The chemical abortion pill, marketed as Mifeprex and referred to as a medication abortion, is the future of the abortion industry. The number of chemical abortions in America has increased dramatically while the overall tally of abortions has declined.
Those who advocate for and provide this abortion drug almost always downplay the excruciating process that awaits unsuspecting women, doing a grave disservice to them.
Tammi Morris was no stranger to abortion. She had previously had seven of them, so when an abortion provider told her the chemical abortion process would be “safe, near painless, and private,” she agreed to use it. Shortly after taking the second dose of pills, however, Tammi realized it wouldn’t be anything like what the abortion center staff had described.
“They didn’t prepare me for this,” Tammi said. Instead, what she endured was an experience she described as “savage” and “horrific.” She found herself alone, “feeling like I was going to give birth to death.” Profuse bleeding forced Tammi to seek medical intervention.
Elizabeth Gillette’s experience with the abortion drug was similarly traumatizing.

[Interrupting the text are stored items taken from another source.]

<file path="src/hb_ctrl_pkg.sv">
// Constants and types for the half-bridge soft-start and burst sequencer
package hb_ctrl_pkg;

    // ------------------------------------------------------------
    // Timing
    // ------------------------------------------------------------
    localparam int CLK_KHZ          = 10000;
    localparam int T_SS1_US         = 624;
    localparam int T_SS2_US         = 2500;
    localparam int T_SS3_US         = 3750;
    localparam int T_BM_ENTRY_MS    = 10;
    localparam int T_BURST_ON_MS    = 10;
    localparam int T_OVERCURRENT_LEVEL_ONE_MS        = 50;
    localparam int T_SLEEP_WIN_US   = 400;
    localparam int T_DT_MIN_NS      = 250;
    localparam int T_DT_MAX_NS      = 750;
    localparam int SS1_CYC      = T_SS1_US * CLK_KHZ / 1000;
    localparam int SS2_CYC      = T_SS2_US * CLK_KHZ / 1000;
    localparam int SS3_CYC      = T_SS3_US * CLK_KHZ / 1000;
    localparam int BM_ENTRY_CYC = T_BM_ENTRY_MS * CLK_KHZ;
    localparam int BURST_ON_CYC = T_BURST_ON_MS * CLK_KHZ;
    localparam int OVERCURRENT_LEVEL_ONE_CYC     = T_OVERCURRENT_LEVEL_ONE_MS * CLK_KHZ;
    localparam int SLEEP_WIN_CYC = T_SLEEP_WIN_US * CLK_KHZ / 1000;
    localparam int DT_MIN_CYC = (T_DT_MIN_NS * CLK_KHZ + 999999) / 1000000;
    localparam int DT_MAX_CYC = T_DT_MAX_NS * CLK_KHZ / 1000000;

    // ------------------------------------------------------------
    // Levels and frequencies
    // ------------------------------------------------------------
    localparam logic [11:0] BM_ENTRY_MV  = 12'h2EE;  // 750 mV
    localparam logic [11:0] BM_MAX_MV    = 12'h8CA;  // 2250 mV
    localparam logic [11:0] BM_WARN_MV   = 12'h7D0;  // 2000 mV
    localparam logic [11:0] BM_STEP_MV   = 12'h064;  // 100 mV
    localparam int          BM_RAMP_MV   = 1500;
    localparam logic [15:0] SS_START_MAX = 16'h0514; // 1300 kHz
    localparam int          CCO_NUM      = 2;        // 400 kHz/mA = 2/5
    localparam int          CCO_DEN      = 5;
    localparam logic [15:0] OCP_STEP_KHZ = 16'h0005;
    localparam int          SOFT_STEP_CYC = 10;      // 1 kHz per us
    localparam int          PL_HIST      = 8;

    // ------------------------------------------------------------
    // Types
    // ------------------------------------------------------------
    typedef enum logic [3:0] {
        ST_IDLE      = 4'h0,
        ST_SS1       = 4'h1,
        ST_SS2       = 4'h2,
        ST_SS3       = 4'h3,
        ST_NORMAL    = 4'h4,
        ST_SOFT_OFF  = 4'h5,
        ST_SLEEP     = 4'h6,
        ST_BURST_ON  = 4'h7,
        ST_PWR_LIMIT = 4'h8,
        ST_FAULT     = 4'h9
    } mode_t;

    typedef struct packed {
        logic        bus_sense_input_ok;
        logic        burst_current_zero;
        logic        low_side_current_sense_above_ocp;
        logic        low_side_current_sense_below_neg;
        logic        high_side_gate;
        logic        low_side_gate;
        logic [11:0] burst_control_mv;
        logic [11:0] frequency_set_node_ua;
    } sense_t;

    typedef struct packed {
        logic [15:0] fmin;
        logic [15:0] fmax;
        logic [15:0] power_limit_frequency;
    } freq_cfg_t;

    typedef struct packed {
        logic [15:0] freq_target;
        logic [11:0] bm_clamp_mv;
        logic        bm_clamp_en;
        logic        stage_run;
        logic        burst_active;
        logic        restart_req;
        logic [3:0]  dead_time;
    } cmd_t;

endpackage

</file>
<file path="src/dead_time_meter.sv">
// Self-adaptive dead time measurement
`timescale 1ns/1ps
`default_nettype none
module dead_time_meter (
    input  wire logic       clk,
    input  wire logic       rst_n,
    input  wire logic       high_side_gate,
    input  wire logic       low_side_current_sense_below_neg,
    output logic      [3:0] dead_time
);
    import hb_ctrl_pkg::*;

    typedef struct packed {
        logic       hs_prev;
        logic       busy;
        logic [3:0] cnt;
        logic [3:0] dt;
    } dt_state_t;

    dt_state_t s;
    dt_state_t next_s;

    always_comb begin
        next_s = s;
        next_s.hs_prev = high_side_gate;
        if (s.hs_prev && !high_side_gate) begin
            next_s.busy = 1'b1;
            next_s.cnt  = 4'h0;
        end else if (s.busy) begin
            next_s.cnt = s.cnt + 4'h1;
            // Clamped so a missing sense edge cannot stretch dead time
            if (low_side_current_sense_below_neg || s.cnt >= 4'(DT_MAX_CYC)) begin
                next_s.busy = 1'b0;
                if (s.cnt < 4'(DT_MIN_CYC))
                    next_s.dt = 4'(DT_MIN_CYC);
                else if (s.cnt > 4'(DT_MAX_CYC))
                    next_s.dt = 4'(DT_MAX_CYC);
                else
                    next_s.dt = s.cnt;
            end
        end
    end

    always_ff @(posedge clk or negedge rst_n) begin
        if (!rst_n)
            s <= '{hs_prev: 1'b0, busy: 1'b0, cnt: 4'h0, dt: 4'(DT_MAX_CYC)};
        else
            s <= next_s;
    end

    assign dead_time = s.dt;
endmodule
`default_nettype wire

</file>
<file path="src/halfbridge_softstart_burst_ctrl.sv">
// Half-bridge soft-start, burst mode and over-current foldback sequencer
`timescale 1ns/1ps
`default_nettype none
module halfbridge_softstart_burst_ctrl #(
    parameter int P_SS1_CYC      = hb_ctrl_pkg::SS1_CYC,
    parameter int P_SS2_CYC      = hb_ctrl_pkg::SS2_CYC,
    parameter int P_SS3_CYC      = hb_ctrl_pkg::SS3_CYC,
    parameter int P_BM_ENTRY_CYC = hb_ctrl_pkg::BM_ENTRY_CYC,
    parameter int P_BURST_ON_CYC = hb_ctrl_pkg::BURST_ON_CYC,
    parameter int P_OVERCURRENT_LEVEL_ONE_CYC     = hb_ctrl_pkg::OVERCURRENT_LEVEL_ONE_CYC
) (
    input  wire logic               clk,
    input  wire logic               rst_n,
    input  wire hb_ctrl_pkg::sense_t    sense,
    input  wire hb_ctrl_pkg::freq_cfg_t cfg,
    output hb_ctrl_pkg::cmd_t       cmd
);
    import hb_ctrl_pkg::*;

    // ------------------------------------------------------------
    // State
    // ------------------------------------------------------------
    typedef struct packed {
        mode_t                      mode;
        logic [15:0]                freq;
        logic [23:0]                acc;
        logic [19:0]                t;
        logic [4:0]                 pre;
        logic [19:0]                on_time;
        logic [19:0]                off_time;
        logic [19:0]                oc_time;
        logic [15:0]                ocp_off;
        logic                       oc_seen;
        logic                       lsg_prev;
        logic                       armed;
        logic [12:0]                win;
        logic [3:0]                 hist_n;
        logic [PL_HIST-1:0][11:0]   hist;
        cmd_t                       cmd;
    } ctrl_state_t;

    ctrl_state_t s;
    ctrl_state_t next_s;
    logic [3:0]  dt_meas;

    dead_time_meter u_dt (
        .clk            (clk),
        .rst_n          (rst_n),
        .high_side_gate (sense.high_side_gate),
        .low_side_current_sense_below_neg (sense.low_side_current_sense_below_neg),
        .dead_time      (dt_meas)
    );

    // ------------------------------------------------------------
    // Derived frequencies
    // ------------------------------------------------------------
    logic [23:0] span;
    logic [23:0] f_ss0_raw;
    logic [15:0] f_ss0;
    logic [15:0] f_ss1;
    logic [15:0] f_burst;
    logic [15:0] f_cco;
    logic [23:0] cco_prod;

    always_comb begin
        span      = (cfg.fmax > cfg.fmin) ? 24'(cfg.fmax - cfg.fmin) : 24'h0;
        f_ss0_raw = (span << 2) + 24'(cfg.fmin);
        f_ss0     = (f_ss0_raw > 24'(SS_START_MAX)) ? SS_START_MAX
                    : f_ss0_raw[15:0];
        f_ss1     = 16'((span * 24'h00000D) / 24'h000005)
                    + cfg.fmin;
        f_burst   = 16'(((span << 2)) / 24'h000003) + cfg.fmin;
        cco_prod  = 24'(sense.frequency_set_node_ua) * 24'(CCO_NUM);
        f_cco     = 16'(cco_prod / 24'(CCO_DEN));
    end

    // ------------------------------------------------------------
    // Next-state logic
    // ------------------------------------------------------------
    logic        hb_edge;
    logic        pause;
    logic [23:0] delta;
    logic [23:0] len;
    logic [23:0] acc_sum;
    logic [15:0] fold;
    logic        run;

    always_comb begin
        next_s   = s;
        hb_edge  = sense.low_side_gate && !s.lsg_prev;
        pause    = sense.low_side_current_sense_above_ocp;
        delta    = 24'h0;
        len      = 24'h1;
        acc_sum  = 24'h0;
        fold     = 16'h0;
        run      = 1'b0;
        next_s.lsg_prev = sense.low_side_gate;

        // Over-current foldback, one step per switching cycle
        if (hb_edge) begin
            next_s.oc_seen = 1'b0;
            next_s.ocp_off = s.oc_seen ? s.ocp_off + OCP_STEP_KHZ
                             : 16'h0;
            if (s.ocp_off > cfg.fmax)
                next_s.ocp_off = cfg.fmax;
        end
        // Set after the clear: a hit on the first edge of a cycle counts
        if (sense.low_side_gate && sense.low_side_current_sense_above_ocp)
            next_s.oc_seen = 1'b1;

        case (s.mode)
            ST_SS1: begin
                delta = 24'(f_ss0 - f_ss1);
                len   = 24'(P_SS1_CYC);
            end
            ST_SS2: begin
                delta = (f_ss1 > cfg.fmax) ? 24'(f_ss1 - cfg.fmax) : 24'h0;
                len   = 24'(P_SS2_CYC);
            end
            ST_SS3: begin
                delta = span;
                len   = 24'(P_SS3_CYC);
            end
            default: begin
                delta = 24'h0;
                len   = 24'h1;
            end
        endcase
        acc_sum = s.acc + delta;

        case (s.mode)
            ST_IDLE: begin
                next_s.cmd.stage_run = 1'b0;
                if (sense.bus_sense_input_ok) begin
                    next_s.mode = ST_SS1;
                    next_s.freq = f_ss0;
                    next_s.t    = 20'h0;
                    next_s.acc  = 24'h0;
                    next_s.cmd.stage_run   = 1'b1;
                    next_s.cmd.bm_clamp_en = 1'b1;
                    next_s.cmd.bm_clamp_mv = BM_ENTRY_MV;
                end
            end
            ST_SS1, ST_SS2, ST_SS3: begin
                // Time-driven sweep; a paused cycle does not age the phase
                if (!pause && 24'(s.t) < len) begin
                    next_s.t = s.t + 20'h1;
                    if (acc_sum >= len && s.freq != 16'h0) begin
                        next_s.freq = s.freq - 16'h1;
                        next_s.acc  = acc_sum - len;
                    end else begin
                        next_s.acc = acc_sum;
                    end
                end
                if (s.mode == ST_SS3 && !pause && s.cmd.bm_clamp_mv < BM_MAX_MV) begin
                    next_s.pre = s.pre + 5'h1;
                    if (s.pre >= 5'((P_SS3_CYC / BM_RAMP_MV) - 1)) begin
                        next_s.pre = 5'h0;
                        next_s.cmd.bm_clamp_mv =
                            s.cmd.bm_clamp_mv + 12'h001;
                    end
                end
                if (!pause && 24'(s.t) + 24'h1 >= len && s.mode != ST_SS3) begin
                    next_s.t   = 20'h0;
                    next_s.acc = 24'h0;
                    next_s.pre = 5'h0;
                    if (s.mode == ST_SS1) begin
                        next_s.mode = ST_SS2;
                        next_s.freq = f_ss1;
                    end else begin
                        next_s.mode = ST_SS3;
                        next_s.freq = cfg.fmax;
                    end
                end
                if (s.mode == ST_SS3 && 24'(s.t) >= len)
                    next_s.freq = cfg.fmin;
                if (s.mode == ST_SS3 && sense.burst_current_zero) begin
                    next_s.mode = ST_NORMAL;
                    next_s.cmd.bm_clamp_en = 1'b0;
                    next_s.freq = f_cco;
                    next_s.t = 20'h0;
                end
            end
            ST_NORMAL: begin
                next_s.freq = f_cco;
                // Entry is judged only once the current loop owns frequency
                if (sense.burst_control_mv < BM_ENTRY_MV) begin
                    next_s.t = s.t + 20'h1;
                    if (32'(s.t) + 32'h1 > 32'(P_BM_ENTRY_CYC)) begin
                        next_s.mode = ST_SOFT_OFF;
                        next_s.freq = cfg.fmax;
                        next_s.cmd.burst_active = 1'b1;
                        next_s.pre = 5'h0;
                    end
                end else begin
                    next_s.t = 20'h0;
                end
            end
            ST_SOFT_OFF: begin
                next_s.pre = s.pre + 5'h1;
                if (s.pre >= 5'(SOFT_STEP_CYC - 1)) begin
                    next_s.pre = 5'h0;
                    if (s.freq < f_burst)
                        next_s.freq = s.freq + 16'h1;
                end
                if (s.freq >= f_burst) begin
                    next_s.mode          = ST_SLEEP;
                    next_s.cmd.stage_run = 1'b0;
                    next_s.off_time      = 20'h0;
                    next_s.armed         = 1'b0;
                end
            end
            ST_SLEEP: begin
                if (s.off_time != 20'hFFFFF)
                    next_s.off_time = s.off_time + 20'h1;
                if (sense.burst_control_mv >= BM_WARN_MV) begin
                    next_s.armed = 1'b1;
                    if (!s.armed)
                        next_s.win = 13'h0;
                    else if (s.win != 13'h1FFF)
                        next_s.win = s.win + 13'h1;
                end else begin
                    next_s.armed = 1'b0;
                end
                if (sense.burst_control_mv >= BM_MAX_MV) begin
                    next_s.cmd.stage_run = 1'b1;
                    next_s.on_time = 20'h0;
                    next_s.pre     = 5'h0;
                    // An abrupt jump past both levels counts as fast
                    if (!s.armed || 32'(s.win) < 32'(SLEEP_WIN_CYC)) begin
                        next_s.mode = ST_NORMAL;
                        next_s.cmd.burst_active = 1'b0;
                        next_s.t = 20'h0;
                    end else begin
                        next_s.mode = ST_BURST_ON;
                        next_s.freq = f_burst;
                    end
                end
            end
            ST_BURST_ON, ST_PWR_LIMIT: begin
                if (s.on_time != 20'hFFFFF)
                    next_s.on_time = s.on_time + 20'h1;
                if (s.mode == ST_BURST_ON) begin
                    next_s.pre = s.pre + 5'h1;
                    if (s.pre >= 5'(SOFT_STEP_CYC - 1)) begin
                        next_s.pre = 5'h0;
                        if (s.freq > cfg.power_limit_frequency)
                            next_s.freq = s.freq - 16'h1;
                    end
                    if (s.freq <= cfg.power_limit_frequency) begin
                        next_s.mode   = ST_PWR_LIMIT;
                        next_s.hist_n = 4'h0;
                    end
                end else begin
                    next_s.freq = cfg.power_limit_frequency;
                    if (hb_edge) begin
                        next_s.hist = {s.hist[PL_HIST-2:0],
                                       sense.burst_control_mv};
                        if (s.hist_n < 4'(PL_HIST))
                            next_s.hist_n = s.hist_n + 4'h1;
                    end
                end
                if (sense.burst_current_zero) begin
                    next_s.mode = ST_SOFT_OFF;
                    next_s.pre  = 5'h0;
                end
                if (s.mode == ST_PWR_LIMIT &&
                    ((s.hist_n == 4'(PL_HIST) &&
                      sense.burst_control_mv >=
                      s.hist[PL_HIST-1] + BM_STEP_MV) ||
                     32'(s.on_time) > 32'(P_BURST_ON_CYC) ||
                     {1'b0, s.on_time} > {s.off_time, 1'b0})) begin
                    next_s.mode = ST_NORMAL;
                    next_s.cmd.burst_active = 1'b0;
                    next_s.t = 20'h0;
                end
            end
            ST_FAULT: begin
                next_s.cmd.stage_run   = 1'b0;
                next_s.cmd.restart_req = 1'b1;
            end
            default: begin
                next_s.mode = ST_IDLE;
            end
        endcase

        // Level-one over-current timeout while the stage switches
        run = s.cmd.stage_run && s.mode != ST_FAULT;
        if (run && (s.oc_seen || s.ocp_off != 16'h0)) begin
            next_s.oc_time = s.oc_time + 20'h1;
            if (32'(s.oc_time) + 32'h1 > 32'(P_OVERCURRENT_LEVEL_ONE_CYC)) begin
                next_s.mode = ST_FAULT;
                next_s.cmd.stage_run   = 1'b0;
                next_s.cmd.restart_req = 1'b1;
            end
        end else begin
            next_s.oc_time = 20'h0;
        end

        // Foldback raises the command but never past fmax
        if (next_s.freq >= cfg.fmax || !run)
            fold = next_s.freq;
        else if (32'(next_s.freq) + 32'(next_s.ocp_off) > 32'(cfg.fmax))
            fold = cfg.fmax;
        else
            fold = next_s.freq + next_s.ocp_off;
        next_s.cmd.freq_target = fold;
        next_s.cmd.dead_time   = dt_meas;
    end

    always_ff @(posedge clk or negedge rst_n) begin
        if (!rst_n)
            s <= '0;
        else
            s <= next_s;
    end

    assign cmd = s.cmd;
endmodule
`default_nettype wire

</file>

In her case, the falsehoods exceeded the abortion staff’s mischaracterization of the drug’s effects. Elizabeth told them she was undecided about the abortion and wanted to view the ultrasound. At first, she was rebuffed, but Elizabeth persisted.

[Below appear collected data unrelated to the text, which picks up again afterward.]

===== src/inc/spi_pkg.sv =====
package spi_pkg;
  // ***********************************************************
  // Sizes
  // ***********************************************************
  localparam int NUM_CS     = 4;   // Chip selects
  localparam int SEL_W      = 2;   // Select index width
  localparam int DIV_W      = 8;   // Divisor field width
  localparam int BITS_W     = 4;   // Word length code width
  localparam int DATA_W     = 16;  // Widest word
  localparam int EDGE_W     = 6;   // Serial clock edge counter
  localparam int FIFO_DEPTH = 32;  // Words in the buffer
  localparam int SYNC_N     = 3;   // Synchronised pins
  // ***********************************************************
  // Field positions
  // ***********************************************************
  localparam int TDR_SEL_LSB = 16;  // Per-word select in transmit word
  localparam int TDR_FINAL   = 24;  // Final transfer flag bit
  localparam int FW_FINAL    = 16;  // Final flag in buffer word
  localparam int FW_SEL_LSB  = 17;  // Select in buffer word
  localparam int FW_W        = 19;  // Buffer word width
  localparam int SYN_SCLK    = 0;   // Sync lane: serial clock in
  localparam int SYN_SEL     = 1;   // Sync lane: select in
  localparam int SYN_DIN     = 2;   // Sync lane: data in
  // ***********************************************************
  // Values and reset values
  // ***********************************************************
  localparam logic [DIV_W-1:0]  DIV_ONE  = 8'h01;  // Fastest divisor
  localparam logic [BITS_W-1:0] CODE_MAX = 4'h8;   // Sixteen bits
  localparam logic [4:0]        BITS_MIN = 5'h08;  // Code zero length
  localparam logic [NUM_CS-1:0] RST_CS_N = 4'hf;   // All deselected
  localparam logic [EDGE_W-1:0] EXTRA_EDGES = 6'h02;  // One extra pulse
  // ***********************************************************
  // Engine states
  // ***********************************************************
  typedef enum {ST_IDLE, ST_XFER, ST_GAP} eng_st_e;
endpackage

A staff member finally showed her a still shot of the monitor, saying, “Do you see? There’s no heartbeat. There’s no movement. Your pregnancy’s not viable.” Elizabeth said the facility had lied to her in an attempt to tip the scale of her uncertainty about the abortion.
“No one counseled me. No one told me what the options were.” As for the abortion process, Elizabeth says she was told, “You’ll experience some light cramping. It’ll be like a heavy period. Shouldn’t hurt.”
Elizabeth confessed, “I had no idea what was coming. No idea.” The cramping was “deep and very painful. I’ve had three children since then, and it felt like labor.”
The physical ordeals of these women were just the beginning of more horrors to come. Common to Tammi and Elizabeth’s experience during their chemical abortions, facilities send women home to abort alone, with no one to shield them from what they will see and feel.
Numerous medical experts understand the added physical and emotional trauma inflicted by chemical abortion. OB-GYN Donna Harrison likened the process, which is four times more likely to require medical intervention afterward than a surgical abortion, to “almost patient abandonment.” She sees the irony in feminists demanding safe, legal abortion while “pushing a chemical coat hanger on women.”
During her chemical abortion — really an induced miscarriage — Tammi felt the urge to push and then looked down. What she saw left her devastated. “There was my baby, in a toilet. This wasn’t fetal tissue. This was a formed, recognizable, undeniable baby. My baby.”
Through tears, Elizabeth also described coming face to face with her unborn son. “I held him. The doctor promised me that I would feel relieved.” But what Elizabeth described wasn’t relief. Instead she felt an “overwhelming guilt, a sickness inside that I couldn’t put away. Nightmares started shortly after. I stopped eating. I became anorexic. I was later diagnosed with acute post-traumatic stress disorder.”
Tammi and Elizabeth then faced the struggle of daily emotional turmoil enveloping their lives as a result of what they had done and seen.
“How does a mother who killed her own child in the womb intentionally, how does she grieve outwardly?” Tammi questioned.
Elizabeth felt a burning passion to warn other women. When facing a second unexpected pregnancy, she made a video that quickly became popular, encouraging other women to persevere. “Hiding in the silence is just your own personal death sentence. But when you stand up and say enough is enough. This hurt me and it’s hurting women everywhere, it set me free.”
“Our society is breeding fear,” Elizabeth said. “We tell our women to go out and get a job and be everything you can be, except being a mom. And that’s a lie.” To her, abortion is “a regret you can’t reconcile. It’s forever.”
Grassroots organizations and people who have seen or experienced these devastating effects are making an effort to give a voice to women who have been physically or emotionally harmed by chemical abortion. They’ve created a safe, confidential place women can go to tell their stories about their experience. Sharing can often be therapeutic.
The landscape of the abortion debate was altered during the 1980s when women who had experienced abortion and its aftermath came forward to tell their stories. By speaking out, the victims of chemical abortion can spare countless other women and their babies from enduring a similar tragedy.